Supervisory authorities increasingly see the need for better consumer protection. In Europe and in the UK, regulators have already introduced minimum standards for the content of marketing materials for financial products, and consumer protections, into the sales and advice process. Now the European Commission has proposed new protections for “packaged retail investment products” (PRIPs), while the Financial Services Authority (FSA) is pressing ahead with its Retail Distribution Review (RDR). Unfortunately, the two are not consistent. Any UK financial institution selling products to the retail market should monitor the consultations and proposals (and, with the FSA, RDR newsletters). It should test and adjust its own product design and sales processes to be able to comply with the new rules as soon as they come into effect.

Packaged products and the RDR

The RDR captures any “personal recommendations to a retail client concerning a retail investment product”. Briefly, it aims to:

  • Improve the way firms describe their services to consumers
  • Provide for costs to be clearly agreed between adviser and consumer, not set by the product provider
  • Increase professional standards of investment advisers and
  • Require personal investment firms to have the capital resource to address consumer complaints

FSA has made most of the rules that underpin the RDR and will bring them into force at the end of 2012. Apart from the changes to conduct of business and organisational requirements, there will be a new definition of “retail investment product”, catching:

  • Life policies
  • Units (in any type of fund)
  • Stakeholder and personal pension schemes
  • Interests in investment trust savings schemes
  • Securities in investment trusts
  • Any other designated investment which offers exposure to underlying financial assets in a packaged form which changes that exposure when compared with a direct holding in the financial asset
  • Structured capital-at-risk products

whether or not any of these are held within an ISA or a Child Trust Fund.

This builds significantly on the current definition of a “packaged product”, which covers only the first four categories, and not even all types of fund.

PRIPs

The EU PRIPs initiative, on the other hand, focuses on:

  • Standard form key product information to enable consumers to compare different types of retail financial product
  • Addressing conflicts of interest (specifically fees and costs) and selling practices within financial institutions that sell the products

The Commission’s consultation has just closed.

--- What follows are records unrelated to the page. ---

## src/rtl/key_conditioner.sv

```systemverilog
`default_nettype none
// ============================================================================
// Module   : key_conditioner
// Purpose  : Per-channel synchroniser, counter debouncer, press/release strobes
//            and optional hold-to-auto-repeat (macro KEY_CONDITIONER_REPEAT_EN).
// Revision : 1.0 - initial release
// ============================================================================
module key_conditioner #(
    parameter int CHANNELS        = 4,
    parameter int SYNC_STAGES     = 2,
    parameter int DEBOUNCE_CYCLES = 16,
    parameter int REPEAT_DELAY    = 1000,
    parameter int REPEAT_PERIOD   = 250
) (
    input  logic                clk,
    input  logic                reset,
    input  logic [CHANNELS-1:0] in,
    output logic [CHANNELS-1:0] level,
    output logic [CHANNELS-1:0] press,
    output logic [CHANNELS-1:0] release_stb,   // "release" is a reserved word
    output logic [CHANNELS-1:0] fire
);

    if (CHANNELS < 1) begin : g_bad_channels
        $error("key_conditioner: CHANNELS must be >= 1");
    end
    if (SYNC_STAGES < 2) begin : g_bad_sync
        $error("key_conditioner: SYNC_STAGES must be >= 2");
    end
    if (DEBOUNCE_CYCLES < 1) begin : g_bad_debounce
        $error("key_conditioner: DEBOUNCE_CYCLES must be >= 1");
    end
    if (REPEAT_DELAY < 1) begin : g_bad_delay
        $error("key_conditioner: REPEAT_DELAY must be >= 1");
    end
    if (REPEAT_PERIOD < 1) begin : g_bad_period
        $error("key_conditioner: REPEAT_PERIOD must be >= 1");
    end

    localparam int                 c_CNT_W    = $clog2(DEBOUNCE_CYCLES + 1);
    localparam logic [c_CNT_W-1:0] c_CNT_LAST = c_CNT_W'(DEBOUNCE_CYCLES - 1);
    localparam logic [c_CNT_W-1:0] c_CNT_ONE  = c_CNT_W'(1);

`ifdef KEY_CONDITIONER_REPEAT_EN
    localparam int c_RC_MAX = (REPEAT_DELAY > REPEAT_PERIOD) ? REPEAT_DELAY : REPEAT_PERIOD;
    localparam int                c_RC_W        = $clog2(c_RC_MAX + 1);
    localparam logic [c_RC_W-1:0] c_DELAY_LAST  = c_RC_W'(REPEAT_DELAY - 1);
    localparam logic [c_RC_W-1:0] c_PERIOD_LAST = c_RC_W'(REPEAT_PERIOD - 1);
    localparam logic [c_RC_W-1:0] c_RC_ONE      = c_RC_W'(1);

    typedef enum logic [1:0] {
        ST_IDLE   = 2'd0,
        ST_DELAY  = 2'd1,
        ST_REPEAT = 2'd2
    } state_t;
`endif

    for (genvar i = 0; i < CHANNELS; i++) begin : g_ch
        logic [SYNC_STAGES-1:0] r_sync;
        logic [c_CNT_W-1:0]     r_cnt;
        logic                   r_level;
        logic                   r_press;
        logic                   r_release;
        logic                   w_s;
        logic                   w_accept;
        logic                   w_rise;
        logic                   w_fall;

        assign w_s      = r_sync[SYNC_STAGES-1];
        assign w_accept = (w_s != r_level) && (r_cnt == c_CNT_LAST);
        assign w_rise   = w_accept && w_s;
        assign w_fall   = w_accept && !w_s;

        always_ff @(posedge clk or posedge reset) begin
            if (reset) begin
                r_sync    <= '0;
                r_cnt     <= '0;
                r_level   <= 1'b0;
                r_press   <= 1'b0;
                r_release <= 1'b0;
            end else begin
                r_sync    <= {r_sync[SYNC_STAGES-2:0], in[i]};
                r_press   <= w_rise;
                r_release <= w_fall;
                // Any agreeing sample restarts the count, so short bounce is rejected.
                if (w_s == r_level) begin
                    r_cnt <= '0;
                end else if (w_accept) begin
                    r_level <= w_s;
                    r_cnt   <= '0;
                end else begin
                    r_cnt <= r_cnt + c_CNT_ONE;
                end
            end
        end

        assign level[i]       = r_level;
        assign press[i]       = r_press;
        assign release_stb[i] = r_release;

`ifdef KEY_CONDITIONER_REPEAT_EN
        state_t              r_state;
        state_t              w_state_nx;
        logic [c_RC_W-1:0]   r_rc;
        logic [c_RC_W-1:0]   w_rc_nx;
        logic                w_rep;
        logic                r_fire;

        always_ff @(posedge clk or posedge reset) begin
            if (reset) begin
                r_state <= ST_IDLE;
                r_rc    <= '0;
                r_fire  <= 1'b0;
            end else begin
                r_state <= w_state_nx;
                r_rc    <= w_rc_nx;
                r_fire  <= w_rise || w_rep;
            end
        end

        // A release on the same edge as a due repeat wins: no fire, back to idle.
        always_comb begin
            w_state_nx = r_state;
            w_rc_nx    = r_rc;
            w_rep      = 1'b0;
            case (r_state)
                ST_IDLE: begin
                    if (w_rise) begin
                        w_state_nx = ST_DELAY;
                        w_rc_nx    = '0;
                    end
                end
                ST_DELAY: begin
                    if (w_fall) begin
                        w_state_nx = ST_IDLE;
                        w_rc_nx    = '0;
                    end else if (r_rc == c_DELAY_LAST) begin
                        w_rep      = 1'b1;
                        w_state_nx = ST_REPEAT;
                        w_rc_nx    = '0;
                    end else begin
                        w_rc_nx = r_rc + c_RC_ONE;
                    end
                end
                ST_REPEAT: begin
                    if (w_fall) begin
                        w_state_nx = ST_IDLE;
                        w_rc_nx    = '0;
                    end else if (r_rc == c_PERIOD_LAST) begin
                        w_rep   = 1'b1;
                        w_rc_nx = '0;
                    end else begin
                        w_rc_nx = r_rc + c_RC_ONE;
                    end
                end
                default: begin
                    w_state_nx = ST_IDLE;
                    w_rc_nx    = '0;
                end
            endcase
        end

        assign fire[i] = r_fire;
`else
        assign fire[i] = r_press;
`endif
    end

endmodule
`default_nettype wire

```
$ cat src/rtl/button_conditioner.sv
`default_nettype none
// ============================================================================
// Module   : button_conditioner
// Purpose  : Synchronizes, debounces and edge-detects raw push-button inputs.
//            Optional macro BUTTON_CONDITIONER_FALLING_EDGE_EN enables falling_pulse.
// Revision : 1.0 - initial release
// ============================================================================
module button_conditioner #(
    parameter int WIDTH          = 3,
    parameter int SAMPLE_CNT_MAX = 25000,
    parameter int PULSE_CNT_MAX  = 150
) (
    input  logic             clk,
    input  logic             rst,
    input  logic [WIDTH-1:0] button_in,
    output logic [WIDTH-1:0] debounced,
    output logic [WIDTH-1:0] rising_pulse,
    output logic [WIDTH-1:0] falling_pulse
);

    localparam int c_SW = $clog2(SAMPLE_CNT_MAX);
    localparam int c_PW = $clog2(PULSE_CNT_MAX + 1);
    localparam logic [c_SW-1:0] c_TICK_LAST = c_SW'(SAMPLE_CNT_MAX - 1);
    localparam logic [c_PW-1:0] c_PULSE_MAX = c_PW'(PULSE_CNT_MAX);

    logic [WIDTH-1:0] sync1_q;
    logic [WIDTH-1:0] sync2_q;
    logic [c_SW-1:0]  sample_cnt_q;
    logic [c_SW-1:0]  sample_cnt_d;
    logic             w_tick;
    logic [WIDTH-1:0] deb_d;
    logic [WIDTH-1:0] deb_q;
    logic [WIDTH-1:0] deb_dly_q;

    // Plain two-flop synchronizer; nothing may sit between the stages.
    always_ff @(posedge clk or posedge rst) begin
        if (rst) begin
            sync1_q <= '0;
            sync2_q <= '0;
        end else begin
            sync1_q <= button_in;
            sync2_q <= sync1_q;
        end
    end

    assign w_tick = (sample_cnt_q == c_TICK_LAST);

    always_comb begin
        sample_cnt_d = sample_cnt_q + c_SW'(1);
        if (w_tick) begin
            sample_cnt_d = '0;
        end
    end

    always_ff @(posedge clk or posedge rst) begin
        if (rst) begin
            sample_cnt_q <= '0;
        end else begin
            sample_cnt_q <= sample_cnt_d;
        end
    end

    for (genvar i = 0; i < WIDTH; i++) begin : g_chan
        logic [c_PW-1:0] cnt_q;
        logic [c_PW-1:0] cnt_d;

        // A single low sample releases; presses need PULSE_CNT_MAX high ticks.
        always_comb begin
            cnt_d = cnt_q;
            if (!sync2_q[i]) begin
                cnt_d = '0;
            end else if (w_tick && (cnt_q != c_PULSE_MAX)) begin
                cnt_d = cnt_q + c_PW'(1);
            end
        end

        always_ff @(posedge clk or posedge rst) begin
            if (rst) begin
                cnt_q <= '0;
            end else begin
                cnt_q <= cnt_d;
            end
        end

        assign deb_d[i] = (cnt_d == c_PULSE_MAX);
    end

    always_ff @(posedge clk or posedge rst) begin
        if (rst) begin
            deb_q     <= '0;
            deb_dly_q <= '0;
        end else begin
            deb_q     <= deb_d;
            deb_dly_q <= deb_q;
        end
    end

    assign debounced    = deb_q;
    assign rising_pulse = deb_q & ~deb_dly_q;

`ifdef BUTTON_CONDITIONER_FALLING_EDGE_EN
    assign falling_pulse = ~deb_q & deb_dly_q;
`else
    assign falling_pulse = '0;
`endif

endmodule
`default_nettype wire
==> src/rtl/gpmc_mem_arbiter_pkg.sv <==
// Shared definitions for the GPMC/local RAM arbiter: default geometry,
// host-op encoding, read-return tag and the round-robin pointer step.
package gpmc_mem_arbiter_pkg;

    localparam int DEF_ADDR_WIDTH = 5;
    localparam int DEF_DATA_WIDTH = 16;
    localparam int MAX_REQ        = 8;
    localparam int IDX_WIDTH      = $clog2(MAX_REQ);

    typedef enum logic {
        HOST_OP_READ  = 1'b0,
        HOST_OP_WRITE = 1'b1
    } host_op_e;

    typedef struct packed {
        logic                 host;
        logic [IDX_WIDTH-1:0] idx;
    } rd_tag_t;

    function automatic logic [IDX_WIDTH-1:0] rr_next(input logic [IDX_WIDTH-1:0] idx,
                                                     input int n);
        return (int'(idx) >= n - 1) ? '0 : idx + IDX_WIDTH'(1);
    endfunction

endpackage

It plans to define a PRIP as “a product where the amount payable to the investor is exposed to (a) fluctuation in the market value of assets or (b) payouts from assets, through a combination or wrapping of those assets, or other mechanisms than a direct holding”.

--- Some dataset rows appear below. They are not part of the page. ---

==> src/rtl/uart_bridge_pkg.sv <==
`default_nettype none
// ============================================================================
// Module      : uart_bridge_pkg
// Description : Host register map and STATUS layout shared by the UART bridge.
// Revision    : 1.0 - initial release
// ============================================================================
package uart_bridge_pkg;

  typedef enum logic [1:0] {
    ADDR_DATA   = 2'd0,
    ADDR_STATUS = 2'd1,
    ADDR_TXCNT  = 2'd2,
    ADDR_RXCNT  = 2'd3
  } host_addr_e;

  // Field order fixes the STATUS bit positions, LSB last.
  typedef struct packed {
    logic [2:0] rsvd;
    logic       tx_full;
    logic       rx_ovf;
    logic       tx_ovf;
    logic       rx_full;
    logic       tx_nempty;
  } status_t;

  localparam int c_st_tx_ovf_bit = 2;
  localparam int c_st_rx_ovf_bit = 3;

endpackage
`default_nettype wire

==> src/rtl/uart_fifo_bridge_if.sv <==
`default_nettype none
// ============================================================================
// Module      : uart_fifo_bridge_if
// Description : UART-emulation and host register signals of the FIFO bridge.
// Revision    : 1.0 - initial release
// ============================================================================
interface uart_fifo_bridge_if;

  logic [7:0] tx_fifo_data;
  logic       tx_fifo_valid;
  logic       tx_fifo_full;
  logic [7:0] rx_fifo_data;
  logic       rx_fifo_valid;
  logic       rx_fifo_read;
  logic [1:0] host_addr;
  logic [7:0] host_wdata;
  logic       host_we;
  logic       host_re;
  logic [7:0] host_rdata;
  logic       host_irq;

  modport master (
    output tx_fifo_data, tx_fifo_valid, rx_fifo_read,
    output host_addr, host_wdata, host_we, host_re,
    input  tx_fifo_full, rx_fifo_data, rx_fifo_valid, host_rdata, host_irq
  );

  modport slave (
    input  tx_fifo_data, tx_fifo_valid, rx_fifo_read,
    input  host_addr, host_wdata, host_we, host_re,
    output tx_fifo_full, rx_fifo_data, rx_fifo_valid, host_rdata, host_irq
  );

endinterface
`default_nettype wire

==> src/rtl/sync_fifo.sv <==
`default_nettype none
// ============================================================================
// Module      : sync_fifo
// Description : First-word-fall-through FIFO with occupancy count and drop flag.
// Revision    : 1.0 - initial release
// ============================================================================
module sync_fifo #(
  parameter int WIDTH = 8,
  parameter int DEPTH = 16,
  parameter int CW    = $clog2(DEPTH) + 1
) (
  input  wire logic             clk,
  input  wire logic             rst_n,
  input  wire logic             i_push,
  input  wire logic [WIDTH-1:0] i_data,
  input  wire logic             i_pop,
  output logic      [WIDTH-1:0] o_head,
  output logic      [CW-1:0]    o_count,
  output logic                  o_full,
  output logic                  o_empty,
  output logic                  o_drop
);

  localparam int c_aw = $clog2(DEPTH);

  logic [WIDTH-1:0] r_mem [DEPTH];
  logic [c_aw-1:0]  r_wr_ptr;
  logic [c_aw-1:0]  r_rd_ptr;
  logic [CW-1:0]    r_count;
  logic             w_do_push;
  logic             w_do_pop;

  assign o_empty   = (r_count == '0);
  assign o_full    = (r_count == CW'(DEPTH));
  assign w_do_pop  = i_pop && !o_empty;
  // A pop in the same cycle frees the slot, so a full FIFO still accepts.
  assign w_do_push = i_push && (!o_full || w_do_pop);
  assign o_drop    = i_push && !w_do_push;
  assign o_count   = r_count;
  assign o_head    = o_empty ? '0 : r_mem[r_rd_ptr];

  always_ff @(posedge clk) begin
    if (w_do_push) r_mem[r_wr_ptr] <= i_data;
  end

  always_ff @(posedge clk or negedge rst_n) begin
    if (!rst_n) begin
      r_wr_ptr <= '0;
      r_rd_ptr <= '0;
      r_count  <= '0;
    end else begin
      if (w_do_push) r_wr_ptr <= r_wr_ptr + c_aw'(1);
      if (w_do_pop)  r_rd_ptr <= r_rd_ptr + c_aw'(1);
      case ({w_do_push, w_do_pop})
        2'b10:   r_count <= r_count + CW'(1);
        2'b01:   r_count <= r_count - CW'(1);
        default: r_count <= r_count;
      endcase
    end
  end

endmodule
`default_nettype wire

==> src/rtl/uart_fifo_bridge.sv <==
`default_nettype none
// ============================================================================
// Module      : uart_fifo_bridge
// Description : Byte FIFOs between a UART emulation core and a host register port.
// Revision    : 1.0 - initial release
// ============================================================================
module uart_fifo_bridge
  import uart_bridge_pkg::*;
#(
  parameter int DEPTH = 16,
  parameter int CW    = $clog2(DEPTH) + 1
) (
  input wire logic           clk,
  input wire logic           rst_n,
  uart_fifo_bridge_if.slave  bus
);

  logic [7:0]    w_tx_head;
  logic [CW-1:0] w_tx_count;
  logic          w_tx_full;
  logic          w_tx_empty;
  logic          w_tx_drop;
  logic [CW-1:0] w_rx_count;
  logic          w_rx_full;
  logic          w_rx_empty;
  logic          w_rx_drop;
  logic          w_tx_pop;
  logic          w_rx_push;
  logic          w_st_wr;
  status_t       w_status;
  logic [7:0]    w_rdata_nxt;
  logic          r_tx_ovf;
  logic          r_rx_ovf;
  logic [7:0]    r_rdata;
  logic          r_irq;

  assign w_tx_pop  = bus.host_re && (bus.host_addr == ADDR_DATA);
  assign w_rx_push = bus.host_we && (bus.host_addr == ADDR_DATA);
  assign w_st_wr   = bus.host_we && (bus.host_addr == ADDR_STATUS);

  sync_fifo #(.WIDTH(8), .DEPTH(DEPTH), .CW(CW)) u_tx_fifo (
    .clk     (clk),
    .rst_n   (rst_n),
    .i_push  (bus.tx_fifo_valid),
    .i_data  (bus.tx_fifo_data),
    .i_pop   (w_tx_pop),
    .o_head  (w_tx_head),
    .o_count (w_tx_count),
    .o_full  (w_tx_full),
    .o_empty (w_tx_empty),
    .o_drop  (w_tx_drop)
  );

  sync_fifo #(.WIDTH(8), .DEPTH(DEPTH), .CW(CW)) u_rx_fifo (
    .clk     (clk),
    .rst_n   (rst_n),
    .i_push  (w_rx_push),
    .i_data  (bus.host_wdata),
    .i_pop   (bus.rx_fifo_read),
    .o_head  (bus.rx_fifo_data),
    .o_count (w_rx_count),
    .o_full  (w_rx_full),
    .o_empty (w_rx_empty),
    .o_drop  (w_rx_drop)
  );

  // Asserted one entry early so the UART's lagging status view cannot overrun.
  assign bus.tx_fifo_full  = w_tx_full || (w_tx_count == CW'(DEPTH - 1));
  assign bus.rx_fifo_valid = !w_rx_empty;
  assign bus.host_rdata    = r_rdata;
  assign bus.host_irq      = r_irq;

  always_comb begin
    w_status           = '0;
    w_status.tx_nempty = !w_tx_empty;
    w_status.rx_full   = w_rx_full;
    w_status.tx_ovf    = r_tx_ovf;
    w_status.rx_ovf    = r_rx_ovf;
    w_status.tx_full   = bus.tx_fifo_full;
  end

  always_comb begin
    w_rdata_nxt = 8'h00;
    case (bus.host_addr)
      ADDR_DATA:   w_rdata_nxt = w_tx_head;
      ADDR_STATUS: w_rdata_nxt = w_status;
      ADDR_TXCNT:  w_rdata_nxt = 8'(w_tx_count);
      ADDR_RXCNT:  w_rdata_nxt = 8'(w_rx_count);
      default:     w_rdata_nxt = 8'h00;
    endcase
  end

  always_ff @(posedge clk or negedge rst_n) begin
    if (!rst_n) begin
      r_tx_ovf <= 1'b0;
      r_rx_ovf <= 1'b0;
      r_rdata  <= 8'h00;
      r_irq    <= 1'b0;
    end else begin
      // A drop in the clearing cycle keeps the flag set.
      r_tx_ovf <= w_tx_drop || (r_tx_ovf && !(w_st_wr && bus.host_wdata[c_st_tx_ovf_bit]));
      r_rx_ovf <= w_rx_drop || (r_rx_ovf && !(w_st_wr && bus.host_wdata[c_st_rx_ovf_bit]));
      if (bus.host_re) r_rdata <= w_rdata_nxt;
      r_irq <= !w_tx_empty;
    end
  end

endmodule
`default_nettype wire

==> src/flat_wrapper.sv <==
// flat-port wrapper written by rule: the top's interface ports become plain ports
module uart_fifo_bridge_flat import uart_bridge_pkg::*;
#(
  parameter int DEPTH = 16,
  parameter int CW    = $clog2(DEPTH) + 1
)
  (clk, rst_n, bus_tx_fifo_data, bus_tx_fifo_valid, bus_rx_fifo_read, bus_host_addr, bus_host_wdata, bus_host_we, bus_host_re, bus_tx_fifo_full, bus_rx_fifo_data, bus_rx_fifo_valid, bus_host_rdata, bus_host_irq);
  uart_fifo_bridge_if bus_i ();
  input wire logic clk;
  input wire logic rst_n;
  input wire logic [$bits(bus_i.tx_fifo_data)-1:0] bus_tx_fifo_data;
  input wire logic [$bits(bus_i.tx_fifo_valid)-1:0] bus_tx_fifo_valid;
  input wire logic [$bits(bus_i.rx_fifo_read)-1:0] bus_rx_fifo_read;
  input wire logic [$bits(bus_i.host_addr)-1:0] bus_host_addr;
  input wire logic [$bits(bus_i.host_wdata)-1:0] bus_host_wdata;
  input wire logic [$bits(bus_i.host_we)-1:0] bus_host_we;
  input wire logic [$bits(bus_i.host_re)-1:0] bus_host_re;
  output wire logic [$bits(bus_i.tx_fifo_full)-1:0] bus_tx_fifo_full;
  output wire logic [$bits(bus_i.rx_fifo_data)-1:0] bus_rx_fifo_data;
  output wire logic [$bits(bus_i.rx_fifo_valid)-1:0] bus_rx_fifo_valid;
  output wire logic [$bits(bus_i.host_rdata)-1:0] bus_host_rdata;
  output wire logic [$bits(bus_i.host_irq)-1:0] bus_host_irq;
  assign bus_i.tx_fifo_data = bus_tx_fifo_data;
  assign bus_i.tx_fifo_valid = bus_tx_fifo_valid;
  assign bus_i.rx_fifo_read = bus_rx_fifo_read;
  assign bus_i.host_addr = bus_host_addr;
  assign bus_i.host_wdata = bus_host_wdata;
  assign bus_i.host_we = bus_host_we;
  assign bus_i.host_re = bus_host_re;
  assign bus_tx_fifo_full = bus_i.tx_fifo_full;
  assign bus_rx_fifo_data = bus_i.rx_fifo_data;
  assign bus_rx_fifo_valid = bus_i.rx_fifo_valid;
  assign bus_host_rdata = bus_i.host_rdata;
  assign bus_host_irq = bus_i.host_irq;
  uart_fifo_bridge #(.DEPTH(DEPTH), .CW(CW)) u_core (.clk(clk), .rst_n(rst_n), .bus(bus_i));
endmodule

It might back up this broad definition with a “white list” of PRIPs. Its current thinking is:

Definitely PRIPs

  • Structured products of all kinds (including structured deposits)
  • Undertakings for collective investment in transferable securities (UCITS)
  • Non-UCITS funds
  • Unit-linked and index-linked life insurance policies warrants (including covered warrants)
  • Asset-backed securities and other similar debt instruments
  • Convertible shares and convertible bonds
  • Capital redemption operations linked to unit-linked investment funds

Maybe PRIPs

  • Derivatives
  • With-profits life insurance and traditional life insurance investments that have profit sharing
  • Variable annuities
  • Hybrid life insurance products (combining, for example, unit-linked life insurance elements with investments in traditional insurance funds)
  • With-profits capital redemption operations

Not PRIPs

  • Subordinated bonds
  • Non-financial spread bets (e.g. sports spread bets)
  • Traditional life insurance investment products without profits and pure protection insurance

 It wants to use existing European standards to create cross-sectoral harmonisation. It plans to:

  • Introduce a “Key Investor Information Document” (KIID) similar to the new UCITS model for regulated funds (as a “horizontal” or overarching Directive)
  • Reflect the Markets in Financial Instruments Directive (MiFID) conduct of business and conflicts management requirements (by amending several sectoral Directives)

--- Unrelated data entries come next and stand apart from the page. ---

$ cat src/rtl/mainmem_pkg.sv
// Shared types and default widths for the main-memory controller.
package mainmem_pkg;

    typedef enum logic [1:0] {
        MM_IDLE,
        MM_WRBUSY,
        MM_WAIT,
        MM_DONE
    } mm_state_t;

    localparam int DEF_DATA_W = 16;
    localparam int DEF_ADDR_W = 16;

endpackage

for all PRIPs when they are sold to retail customers, regardless of who is selling them.

So what?

Any product provider or intermediary whose business involves products that might loosely be described as “packaged” will almost certainly have to carry out a thorough review of their product design and sales process. Banks, in particular, are likely to find themselves subject to more MiFID-style rules if structured deposits are considered to be a PRIP. And, as if that were not enough, both the Commission (during the MiFID Review) and FSA are threatening to become involved early on in the process of product development, potentially even having the power to ban products. At the moment, the message may be “watch this space”, but banks should watch it carefully because the scope of a PRIP may be wider than anyone imagines. At the moment, describing an elephant is far easier.